Third, you know those people who watches and/or reads how to basic?? I'm them.
Alfa has no washing machine in his previous run-down rental house, and the cost of express-washing, even in the pay-per-kilos laundry were pretty expensive, so when he was at his clinical rotation, I was tasked with the hefty burden of washing his clothes. Yes. Hefty burden, indeed. But his work clothes require no sordid work of ironing, so I just dry them and the next morning, the guy will pick up his clothes and wear it.
I was so safe for so long, until that day when he came back from Palembang a few weeks ago.
As per his stay of course he rack up a ton of dirty clothes, and knowing he had to handwash them back in Palembang moved my heart (I hate knowing he woke up at 2 AM just to wash clothes because water is rationed from 4PM to 6AM only) So I sorted all of his clothes, wash it, dry it... and... Iron them. And here's where things got worse.
I have no idea what I'm doing. First thing first, he pinpointed that I've been using our drying machine wrong all of this time. I recently bought a top load washing & drying machine, something which I wasn't accustomed to. So, instead of lining up all the clothes with the dryer tube, I just put all of our clothes in there (like you do in front-loading washing machine with built in dryer). So, 1 for Alfa and 0 for me.
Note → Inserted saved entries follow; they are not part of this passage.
File: config.mk
export PLATFORM = sky130hd
export DESIGN_NAME = accumulator_core_flat
export DESIGN_NICKNAME = d
export VERILOG_FILES = /design/src/rtl/accumulator_core_if.sv /design/src/rtl/accumulator_core.sv /design/src/flat_wrapper.sv
export SDC_FILE = /design/constraint.sdc
export NUM_CORES = 1
export LEC_CHECK = 0
export BUFFER_PORTS_ARGS = -buffer_cell sky130_fd_sc_hd__clkbuf_2
export CELL_PAD_IN_SITES_DETAIL_PLACEMENT = 0
export CELL_PAD_IN_SITES_GLOBAL_PLACEMENT = 1
export CORE_UTILIZATION = 32
export CTS_CLUSTER_DIAMETER = 150
export DETAILED_ROUTE_END_ITERATION = 10
export PLACE_DENSITY = 0.64
export SETUP_SLACK_MARGIN = 0.5
export SKIP_CTS_REPAIR_TIMING = 1
export SLEW_MARGIN = 30
export SYNTH_ARGS = -nofsm -noshare
export SYNTH_HDL_FRONTEND = slang
export SYNTH_SLANG_ARGS = --single-unit
File: constraint.sdc
create_clock -name i_clk -period 5.6 [get_ports i_clk]
set_input_delay 0.84 -clock i_clk [delete_from_list [all_inputs] [get_ports i_clk]]
set_output_delay 0.84 -clock i_clk [all_outputs]
set_load 0.03 [all_outputs]
File: src/rtl/accumulator_core_if.sv
// Instruction-fetch bus between accumulator_core (master) and its
// instruction memory (slave): address/request out, word/valid back.
interface accumulator_core_if #(
  parameter int DATA_WIDTH = 8,
  parameter int PC_WIDTH   = 4
);
  localparam int IW = 4 + DATA_WIDTH;

  logic [PC_WIDTH-1:0] iaddr;
  logic                ireq;
  logic [IW-1:0]       idata;
  logic                ivalid;

  modport master (output iaddr, ireq, input idata, ivalid);
  modport slave  (input iaddr, ireq, output idata, ivalid);
endinterface
**src/rtl/switch_input_reader_pkg.sv**
```systemverilog
// Shared definitions for the board input path: FSM state encoding and
// the default debounce length used when no override is given.
`timescale 1ns/1ps
package switch_input_reader_pkg;

    typedef enum logic [1:0] {
        IDLE       = 2'd0,
        WAIT_REL   = 2'd1,
        WAIT_PRESS = 2'd2,
        DONE       = 2'd3
    } state_t;

    // Short default keeps simulation fast; the board top overrides it
    // with 2_000_000 (20 ms at 100 MHz).
    localparam int DEB_CYCLES_DEFAULT = 20;

endpackage

```
**src/rtl/switch_input_reader_button_debouncer.sv**
```systemverilog
// Confirm-button conditioning: 2-flop synchronizer, stable-run debounce
// counter and rising-edge detect on the debounced level.
`timescale 1ns/1ps
module switch_input_reader_button_debouncer #(
    parameter int DEB_CYCLES = 20,
    parameter int CNT_W      = 21
) (
    input  logic clk,
    input  logic rst_n,
    input  logic raw,
    output logic level,
    output logic rise
);

    localparam logic [CNT_W-1:0] CNT_LAST = CNT_W'(DEB_CYCLES - 1);

    logic             sync_meta;
    logic             sync;
    logic [CNT_W-1:0] cnt;
    logic             level_d;

    // Bring the raw pin into the clock domain.
    always_ff @(posedge clk or negedge rst_n) begin
        if (!rst_n) begin
            sync_meta <= 1'b0;
            sync      <= 1'b0;
        end else begin
            sync_meta <= raw;
            sync      <= sync_meta;
        end
    end

    // Accept a new level only after DEB_CYCLES consecutive differing samples;
    // any sample agreeing with the current level restarts the run.
    always_ff @(posedge clk or negedge rst_n) begin
        if (!rst_n) begin
            cnt   <= '0;
            level <= 1'b0;
        end else if (sync != level) begin
            if (cnt == CNT_LAST) begin
                level <= sync;
                cnt   <= '0;
            end else begin
                cnt <= cnt + 1'b1;
            end
        end else begin
            cnt <= '0;
        end
    end

    // One-cycle delayed level for edge detection.
    always_ff @(posedge clk or negedge rst_n) begin
        if (!rst_n) begin
            level_d <= 1'b0;
        end else begin
            level_d <= level;
        end
    end

    assign rise = level & ~level_d;

endmodule

```
**src/rtl/switch_input_reader.sv**
```systemverilog
// CPU-facing switch reader: on a read request, waits for a fresh debounced
// press of the confirm button, then captures the synchronized DIP switches.
//
//  state      | meaning
//  -----------+-----------------------------------------------------------
//  IDLE       | no request outstanding; rd_req sampled here only
//  WAIT_REL   | request taken while button already held; wait for release
//  WAIT_PRESS | waiting for a debounced rising edge; capture on it
//  DONE       | capture complete; rd_valid fires on the way back to IDLE
`timescale 1ns/1ps
module switch_input_reader
    import switch_input_reader_pkg::*;
#(
    parameter int DATA_W     = 16,
    parameter int DEB_CYCLES = DEB_CYCLES_DEFAULT,
    parameter int CNT_W      = 21
) (
    input  logic              clk,
    input  logic              rst_n,
    input  logic [DATA_W-1:0] sw,
    input  logic              btn_confirm,
    input  logic              rd_req,
    output logic [DATA_W-1:0] rd_data,
    output logic              rd_valid,
    output logic              busy
);

    logic [DATA_W-1:0] sw_meta;
    logic [DATA_W-1:0] sw_s;
    logic              btn_db;
    logic              btn_rise;
    logic              capture;
    state_t            state;
    state_t            state_next;

    // Switches are static in normal use, so a plain 2-flop bus sync suffices.
    always_ff @(posedge clk or negedge rst_n) begin
        if (!rst_n) begin
            sw_meta <= '0;
            sw_s    <= '0;
        end else begin
            sw_meta <= sw;
            sw_s    <= sw_meta;
        end
    end

    switch_input_reader_button_debouncer #(
        .DEB_CYCLES (DEB_CYCLES),
        .CNT_W      (CNT_W)
    ) u_btn (
        .clk   (clk),
        .rst_n (rst_n),
        .raw   (btn_confirm),
        .level (btn_db),
        .rise  (btn_rise)
    );

    // State register plus registered outputs derived from it.
    always_ff @(posedge clk or negedge rst_n) begin
        if (!rst_n) begin
            state    <= IDLE;
            busy     <= 1'b0;
            rd_valid <= 1'b0;
            rd_data  <= '0;
        end else begin
            state    <= state_next;
            busy     <= (state_next != IDLE);
            rd_valid <= (state == DONE);
            if (capture) begin
                rd_data <= sw_s;
            end
        end
    end

    // Next-state decode; a held button must be released before it can count.
    always_comb begin
        state_next = state;
        capture    = 1'b0;
        case (state)
            IDLE: begin
                if (rd_req) begin
                    state_next = btn_db ? WAIT_REL : WAIT_PRESS;
                end
            end
            WAIT_REL: begin
                if (!btn_db) begin
                    state_next = WAIT_PRESS;
                end
            end
            WAIT_PRESS: begin
                if (btn_rise) begin
                    capture    = 1'b1;
                    state_next = DONE;
                end
            end
            DONE: begin
                state_next = IDLE;
            end
            default: begin
                state_next = IDLE;
            end
        endcase
    end

endmodule

```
I was standing there in the laundry room alone because my maid were taking her leave before I collected all my guts and run into Alfa in the kitchen (he was robbing our refrigerator) and asked, "baby, how did you Iron and fold these?" which he answer with burst of laughter. He teach me how to fold clothes properly and pressed them with the iron. Well, for the first time homegirl doesn't have to log in to youtube and watches how to basic to do things. While I was dazed and dumbfounded by the fact I just ironed a piece of clothing properly that isn't mine to begin with, he then asked, "you never do this before?"
"do what before?"
"folding and ironing your clothes"
"well if i can fold and iron properly, I wouldn't feel the need of having this much of clothes hanger am I?"
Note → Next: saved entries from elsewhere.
$ cat src/rtl/queue_tx_pkg.sv
// queue_tx_pkg: shared state encoding and sizing helpers for the queued serial transmitter.
package queue_tx_pkg;

  typedef enum logic [1:0] {IDLE, START, DATA, STOP} tx_state_t;

  // Pointer width carries one extra wrap bit above the index bits.
  function automatic int ptr_w(input int depth);
    return $clog2(depth) + 1;
  endfunction

  function automatic int frame_len(input int width, input int bit_cycles);
    return (width + 2) * bit_cycles;
  endfunction

endpackage

$ cat src/rtl/queue_store.sv
// queue_store: circular word buffer with wrap-bit pointers, occupancy flags and sticky drop flag.
module queue_store
  import queue_tx_pkg::*;
#(
  parameter int WIDTH = 8,
  parameter int DEPTH = 4,
  localparam int PW = ptr_w(DEPTH),
  localparam int AW = PW - 1
) (
  input  logic             clock,
  input  logic             reset,
  input  logic             push,
  input  logic [WIDTH-1:0] push_data,
  input  logic             pop,
  output logic [WIDTH-1:0] pop_data,
  output logic             qfull,
  output logic             qempty,
  output logic [PW-1:0]    count,
  output logic             overflow
);

  logic [WIDTH-1:0] mem [DEPTH];
  logic [PW-1:0]    head, tail;
  logic             accept;

  assign qempty   = head == tail;
  assign qfull    = head[AW-1:0] == tail[AW-1:0] && head[AW] != tail[AW];
  assign count    = head - tail;
  assign pop_data = mem[tail[AW-1:0]];
  // Full is judged on registered state, so a same-cycle pop never rescues a push.
  assign accept   = push && !qfull;

  always_ff @(posedge clock or posedge reset)
    if (reset) begin
      head     <= '0;
      tail     <= '0;
      overflow <= 1'b0;
    end else begin
      if (accept) head <= head + 1'b1;
      if (push && qfull) overflow <= 1'b1;
      if (pop && !qempty) tail <= tail + 1'b1;
    end

  always_ff @(posedge clock)
    if (accept) mem[head[AW-1:0]] <= push_data;

endmodule

$ cat src/rtl/queue_serial_tx.sv
// queue_serial_tx: queued words sent as start / WIDTH data bits LSB first / stop frames on one line.
module queue_serial_tx
  import queue_tx_pkg::*;
#(
  parameter int WIDTH      = 8,
  parameter int DEPTH      = 4,
  parameter int BIT_CYCLES = 2,
  localparam int PW = ptr_w(DEPTH)
) (
  input  logic             clock,
  input  logic             reset,
  input  logic             wr_new,
  input  logic [WIDTH-1:0] wr_data,
  output logic             qfull,
  output logic             qempty,
  output logic [PW-1:0]    count,
  output logic             overflow,
  output logic             tx_line,
  output logic             tx_busy,
  output logic             tx_done
);

  localparam int CW = BIT_CYCLES > 1 ? $clog2(BIT_CYCLES) : 1;
  localparam int BW = WIDTH > 1 ? $clog2(WIDTH) : 1;
  localparam logic [CW-1:0] CYC_LAST = CW'(BIT_CYCLES - 1);
  localparam logic [BW-1:0] BIT_LAST = BW'(WIDTH - 1);

  tx_state_t        state, state_n;
  logic [CW-1:0]    cyc, cyc_n;
  logic [BW-1:0]    bitn, bitn_n;
  logic [WIDTH-1:0] shift, shift_n, pop_data;
  logic             pop, bit_end, tx_line_n;

  queue_store #(.WIDTH(WIDTH), .DEPTH(DEPTH)) u_store (
    .clock    (clock),
    .reset    (reset),
    .push     (wr_new),
    .push_data(wr_data),
    .pop      (pop),
    .pop_data (pop_data),
    .qfull    (qfull),
    .qempty   (qempty),
    .count    (count),
    .overflow (overflow)
  );

  assign bit_end = cyc == CYC_LAST;
  assign tx_busy = state != IDLE;
  assign tx_done = state == STOP && bit_end;

  always_ff @(posedge clock or posedge reset)
    if (reset) begin
      state   <= IDLE;
      cyc     <= '0;
      bitn    <= '0;
      shift   <= '0;
      tx_line <= 1'b1;
    end else begin
      state   <= state_n;
      cyc     <= cyc_n;
      bitn    <= bitn_n;
      shift   <= shift_n;
      tx_line <= tx_line_n;
    end

  always_comb begin
    state_n = state;
    cyc_n   = bit_end ? '0 : cyc + 1'b1;
    bitn_n  = bitn;
    shift_n = shift;
    pop     = 1'b0;
    case (state)
      IDLE: begin
        cyc_n = '0;
        if (!qempty) begin
          pop     = 1'b1;
          shift_n = pop_data;
          state_n = START;
        end
      end
      START:
        if (bit_end) begin
          state_n = DATA;
          bitn_n  = '0;
        end
      DATA:
        if (bit_end) begin
          if (bitn == BIT_LAST) state_n = STOP;
          else begin
            bitn_n  = bitn + 1'b1;
            shift_n = shift >> 1;
          end
        end
      STOP:
        // Back-to-back frames: a waiting word goes straight to START.
        if (bit_end) begin
          if (!qempty) begin
            pop     = 1'b1;
            shift_n = pop_data;
            state_n = START;
          end else state_n = IDLE;
        end
      default: state_n = IDLE;
    endcase
    tx_line_n = state_n == START ? 1'b0 : state_n == DATA ? shift_n[0] : 1'b1;
  end

endmodule

$ cat config.mk
export PLATFORM = sky130hd
export DESIGN_NAME = queue_serial_tx
export DESIGN_NICKNAME = d
export VERILOG_FILES = /design/src/rtl/queue_tx_pkg.sv /design/src/rtl/queue_store.sv /design/src/rtl/queue_serial_tx.sv
export SDC_FILE = /design/constraint.sdc
export NUM_CORES = 1
export LEC_CHECK = 0
export ABC_AREA = 0
export ABC_CLOCK_PERIOD_IN_PS = 2400
export CORE_ASPECT_RATIO = 1.4
export CORE_MARGIN = 5
export CORE_UTILIZATION = 50
export CTS_CLUSTER_DIAMETER = 200
export DETAILED_ROUTE_END_ITERATION = 7
export PLACE_DENSITY = 0.81
export SYNTH_ARGS = -nofsm -noshare
export SYNTH_HDL_FRONTEND = slang
export SYNTH_SLANG_ARGS = --single-unit
$ cat constraint.sdc
create_clock -name clock -period 2.4 [get_ports clock]
set_clock_uncertainty 0.05 [all_clocks]
set_input_delay 0.36 -clock clock [delete_from_list [all_inputs] [get_ports clock]]
set_output_delay 0.36 -clock clock [all_outputs]
set_load 0.02 [all_outputs]
# ---- Word-level counts from Yosys, hierarchy flattened
# Memories as Yosys holds them, arrays and structs flattened.
# Index checks and enable logic that the tools add are counted.
dict set report totals {
  reg_bits 22
  latchBits 0
  out_inout_bits 9
  ramBits 32
  n_memories 1
  rom_bits 0
  wordCells 66
}
dict set report op_classes {
  n_addsub 5
  n_mux 25
  n_eq_ne 13
  bitwise_logic 0
  div_mod_pow 0
  multipliers 0
  reduce_logical 13
  shift 0
  magnitude_cmp 0
}
# name words width read_ports rd_ports_with_merged_regs wr line
set memory_table {}
lappend memory_table {u_store.mem 4 8 1 0 1 queue_store.sv:22} ;# logic [WIDTH-1:0] mem [DEPTH];
# operator n
set op_table {}
lappend op_table {{2-to-1 mux 8 bit} 4}
lappend op_table {{case mux 8 bit (3 select lines)} 1}
lappend op_table {{2-to-1 mux 2 bit} 5}
lappend op_table {{adder 3 x 1 -> 3 bit (second input constant)} 3}
lappend op_table {{2-to-1 mux 1 bit} 9}
lappend op_table {{2-to-1 mux 3 bit} 3}
lappend op_table {{inequality test 2 bit (second input constant)} 4}
lappend op_table {{case mux 2 bit (4 select lines)} 1}
lappend op_table {{AND reduction 4 bit} 2}
lappend op_table {{equality test 2 bit (second input constant)} 3}
lappend op_table {{case mux 3 bit (2 select lines)} 1}
lappend op_table {{logical AND 1 bit} 5}
lappend op_table {{equality test 2 x 1 -> 1 bit (second input constant)} 2}
lappend op_table {{nonzero test 2 bit} 2}
lappend op_table {{equality test 3 bit} 1}
lappend op_table {{equality test 3 bit (second input constant)} 1}
lappend op_table {{nonzero test 3 bit} 1}
lappend op_table {{subtractor 3 bit} 1}
lappend op_table {{equality test 2 bit} 1}
lappend op_table {{logical NOT 1 bit} 2}
lappend op_table {{logical NOT 2 bit} 1}
lappend op_table {{case mux 1 bit (2 select lines)} 1}
lappend op_table {{adder 1 bit (second input constant)} 1}
lappend op_table {{inequality test 1 bit} 1}

# ---- Longest topological paths before layout
dict set report logic_depth {
  word_depth 7
  mapped_depth 9
  mapped_depth_nobuf 7
}

# ---- Modules after synthesis
# From an unflattened synthesis, not the netlist that was laid out.
dict set report hier_totals {
  hier_cells 174
  area_unflattened_um2 2560.0
}
# mod seq_area_each_um2 instances area_per_inst_um2 cells_each
set by_module_without_submodules {}
lappend by_module_without_submodules {queue_store 1136.1 1 1647.8 90}
lappend by_module_without_submodules {queue_serial_tx 376.6 1 912.1 84}

# ---- Worst setup path after synthesis
# No wires, ideal clock.
dict set report synth_path {
  path_type {register -> register}
  startpoint {reg u_store.tail[1]}
  endpoint {reg u_store.head[2]}
  setup_slack_ns 0.249
  setup_ns 0.130
  arrival_time_ns 1.971
  period_less_slack_ns 2.151
  path_stages_with_launch 9
  cell_sequence {dfrtp_1 -> buf_2 -> inv_1 -> ha_1 -> nand2_1 -> nor2_1 -> nor2b_2 -> and2_2 -> xor2_1}
}
dict set report synth_via {
  elab_chain_len 4
}
# element line
set synth_rtl {}
lappend synth_rtl {{start, declared} queue_store.sv:23} ;# logic [PW-1:0] head, tail;
lappend synth_rtl {{start signal, assigned} queue_store.sv:41} ;# if (pop && !qempty) tail <= tail + 1'b1;
lappend synth_rtl {{equality test 2 bit} queue_store.sv:27} ;# assign qfull = head[AW-1:0] == tail[AW-1:0] && head[AW] != tail[AW];
lappend synth_rtl {{logical AND 1 bit} queue_store.sv:27}
lappend synth_rtl {{via qfull} queue_serial_tx.sv:14} ;# output logic qfull,
lappend synth_rtl {{logical NOT 1 bit} queue_store.sv:31} ;# assign accept = push && !qfull;
lappend synth_rtl {{logical AND 1 bit} queue_store.sv:31}
lappend synth_rtl {{end signal, assigned} queue_store.sv:39} ;# if (accept) head <= head + 1'b1;
lappend synth_rtl {{end, declared} queue_store.sv:23}
# The timed path passes the listed nets, and every way through them passes these cells.
# A chain may end at the register's enable or synchronous reset.

# ---- Worst setup path after layout
dict set report layout_path {
  startpoint {reg u_store.head[0]}
  endpoint {out count[2]}
}
dict set report layout_via {
  elab_chain_len 1
}
# element line
set layout_rtl {}
lappend layout_rtl {{subtractor 3 bit} queue_store.sv:28} ;# assign count = head - tail;
lappend layout_rtl {{end, declared} queue_serial_tx.sv:16} ;# output logic [PW-1:0] count,
# No other way between the ends.

==> metrics.txt <==
Leakage 1.21 nW; Avg Inst Size Synth 14.1 µm²; Mapped Cells 182; Crit. End Element output pin; WP data required 1.99 ns; period utilization 94.4%; Reg clk slew, reported paths 0.10 ns; Final HPWL DP 3.10 mm; clock sinks 54; GR Util met3 2.98%; initial antenna violation count 0; TritonCTS clock tree yes; Die Wd 70.6 µm; Vias 1504; final std cells w/o fill 273; Setup CP Type flip-flop to output pin; post-synthesis sequential area ratio 58.9%; headroom to the max-slew limit 69.9%; Place WS 0.184 ns; residual DRC count 0; routed len/inst 15.8 µm; fill cell count 403; cts hold-fix bufs 0; RSZ-0062 raised after global routing false; # setup viols final 0; Placed Cells 265; Fin. Hold Viols 0; starting density of the core 50.6%; Final min period 2.26 ns; CP Data Arrival Time 1.85 ns; commonest cells after routing, fill and taps aside edfxtp_1, dfrtp_1, ha_1, clkdlybuf4s50_1, nand2_1; WP buf/inv 2; Startpoint Class flip-flop; R2R Path Start u_store.head[0]$_DFFE_PP0P_; YS warnings 0; Remaining Overflow, GRT 0; total wire length 4.31 mm; Fin Hold WS 0.337 ns; first-pass GRT wire length 7.34 mm; Core Region 5080 µm²; CP startpoint u_store.head[0]$_DFFE_PP0P_; Ant. Diodes 0; Multi-input gate area 973 µm²; total negative slack 0 ns; GRT Util Overall 14.2%; Max Clk Rate 442 MHz; root buffer cell clkbuf_8; DR vias/cell 5.51; worst reg-to-reg setup slack 0.32 ns; Die Y 94.8 µm; first drt pass iteration count 4; clock latency at the later pin of the worst-skew pair 0.30 ns; Slew Viols, Final 0; crit-path cells inv_1 > ha_1 > fa_1 > xnor2_1 > dlygate4sd2_1; largest net degree at the start of global routing 23; H-tree levels 2; VDD IR max 0.522 mV; row cnt 31; I/O pin count 20; critical-path maximum fanout 4; # Post-CTS Setup Buffers 0; CTS Buf Count 5; die area 6690 µm²; Max-Cap Viols 0; syn_nets 209; Antenna Nets Post-Route 0; Finished Cell Area 2930 µm²; Worst-Margin Slew 0.450 ns; outcome finished, final reports clean; Port Buffers 19; largest delay contributor family on the critical path adder cells; Worst Hold Class primary input to asynchronous set/reset pin; Slowest cell on crit path dfrtp_1; Placer Congestion 0.735; Seq cells post-synth 54; grt met2 use 24.5%; Synth-to-Final Area Change 13.9%; Top Usage Layer GRT met2; share of cells above drive strength 1 15.5%; setup ws final 0.135 ns; Synth cell types 40; Clock Tree Buf Depth 2; Layout Nets 233; slowest stage delay, CP 0.39 ns; PD cells 1360 nW/µm²; drt initial violations 54; Placed Area 2830 µm²; Post-Syn Area 2570 µm²; FF+latch area 1510 µm²; vias in the first global route 1531; met1 Use GR 16.9%; commonest non-fill, non-tap cell in the layout edfxtp_1
-- worst min-delay path: cells and delay by family --
kind                   cells  cell delay, ns
buffers and inverters      3            0.73
-- what timing repair did --
action / CTS / global route
resized for setup: 4 / 0
setup endpoints to repair: 4 / 0
hold endpoints to repair: 0 / 0
-- cell usage after synthesis, drive strengths merged --
| library cell | n | area [µm²] |
|---|---|---|
| or2 | 1 | 6.26 |
| a21oi | 1 | 16.3 |
| xnor2 | 4 | 42.6 |
| o21bai | 1 | 7.51 |
| and2 | 5 | 32.5 |
| edfxtp | 32 | 961 |
| mux2i | 6 | 60.1 |
| inv | 10 | 37.5 |
| dfstp | 1 | 26.3 |
| a21o | 2 | 15.0 |
| nor3 | 1 | 5.00 |
| nor2 | 9 | 43.8 |
| clkbuf | 1 | 3.75 |
| o21ai | 12 | 60.1 |
| o22ai | 1 | 6.26 |
| nor2b | 4 | 27.5 |
| a31o | 1 | 8.76 |
| fa | 1 | 20.0 |
| nand4 | 2 | 12.5 |
| xor2 | 2 | 17.5 |
| and4 | 1 | 8.76 |
| a22oi | 1 | 7.51 |
| o21a | 1 | 7.51 |
| nand3 | 5 | 30.0 |
| a31oi | 1 | 6.26 |
| mux4 | 8 | 180 |
| nand2 | 13 | 48.8 |
| mux2 | 1 | 11.3 |
| a22o | 11 | 96.3 |
| dfrtp | 21 | 526 |
| ha | 15 | 188 |
| buf | 6 | 42.5 |
| o31ai | 1 | 7.51 |
-- where the power goes --
group          switching, mW  internal (mW)  total [mW]
combinational           1.14          0.881        2.02
clock                  0.306          0.218       0.525
sequential             0.163           1.28        1.44
total                   1.60           2.38        3.98
-- layer usage --
| metal | wire, µm | up-vias |
|---|---|---|
| li1 | - | 714 |
| met1 | 1780 | 755 |
| met2 | 2290 | 26 |
| met3 | 131 | 9 |
| met4 | 110 | 0 |
| met5 | 0 | - |
-- path summary, 6_finish.rpt --
| check | cells past startpoint | end |
|---|---|---|
| max in group asynchronous | 3 | tx_line$_DFF_PP1_ |
| max reg2reg | 6 | u_store.mem[1][6]$_DFFE_PP_ |
| min in group clock | 1 | u_store.overflow$_DFFE_PP0P_ |
| min reg2reg | 1 | u_store.overflow$_DFFE_PP0P_ |
| max | 5 | count[2] |
| min | 3 | bit_end$_DFF_PP0_ |
-- area by class of cell --
class	count	share of cell area, %
clock inverter	3	0.983
inverter	10	1.28
sequential	54	51.7
multi-input combinational	111	33.3
clock buffer	5	2.35
timing repair buffer	24	7.61
tap	66	2.82
-- state kept, by name, summed over array words and instances, names as in the netlist --
register and cells:
u_store.mem 32, bit_end 1, shift 8, state 2, tx_line 1, u_store.overflow 1, u_store.head 3, u_store.tail 3
bitn 3
-- logic make-up after synthesis --
group | Yosys count | synth area share (%)
multiplexers | 15 | 9.79
flip-flops | 54 | 58.9
adder cells (fa/ha/maj) | 16 | 8.08
AND/OR/NAND/NOR | 41 | 8.37
buffers and inverters | 17 | 3.26
AO/OA/AOI/OAI | 33 | 9.30
XOR/XNOR | 6 | 2.34
-- per-stage QoR --
step,power [mW],util [%]
after floorplan,2.95,-
after global placement,3.48,55.8
after detailed placement,3.55,55.8
after CTS,4.03,57.6
after global routing,4.28,57.6
final,3.98,57.6
Note: power is estimated with default switching activity, not from simulation.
And he laughed as if it was something really funny. For me, it wasn't. I'm ashamed that eventhough I'm a holier-than-thou feminist, a mere task like ironing some clothes has brought me to my knees.
Some (extreme) feminist might said, because of equalities, women should not worry if they can't do basic household chores like this perfectly because it's not women's job anymore. Well, in this matter I disagree. I felt so small than when I have an equal position with a man, I still can't do something that a man could do perfectly. I felt like I'm just this pseudo-feminist who is actually a spoiled brat who just flatly refused to learn how to handle household chores, but even worse, I felt like I'm the loser, and I lose to a man, in terms of ironing and folding the clothes. And losing was the last thing I want to feel. I hate losing.
So right now, the first step that I will challenge on our gender equality roles on our wedding is that I, who was born spoiled and rotten, will do every household chores perfectly. Including ironing our clothes. Because a feminist should be a strong woman who can handle everything, even a simple task like folding the clothes. And being a feminist is where i'll be.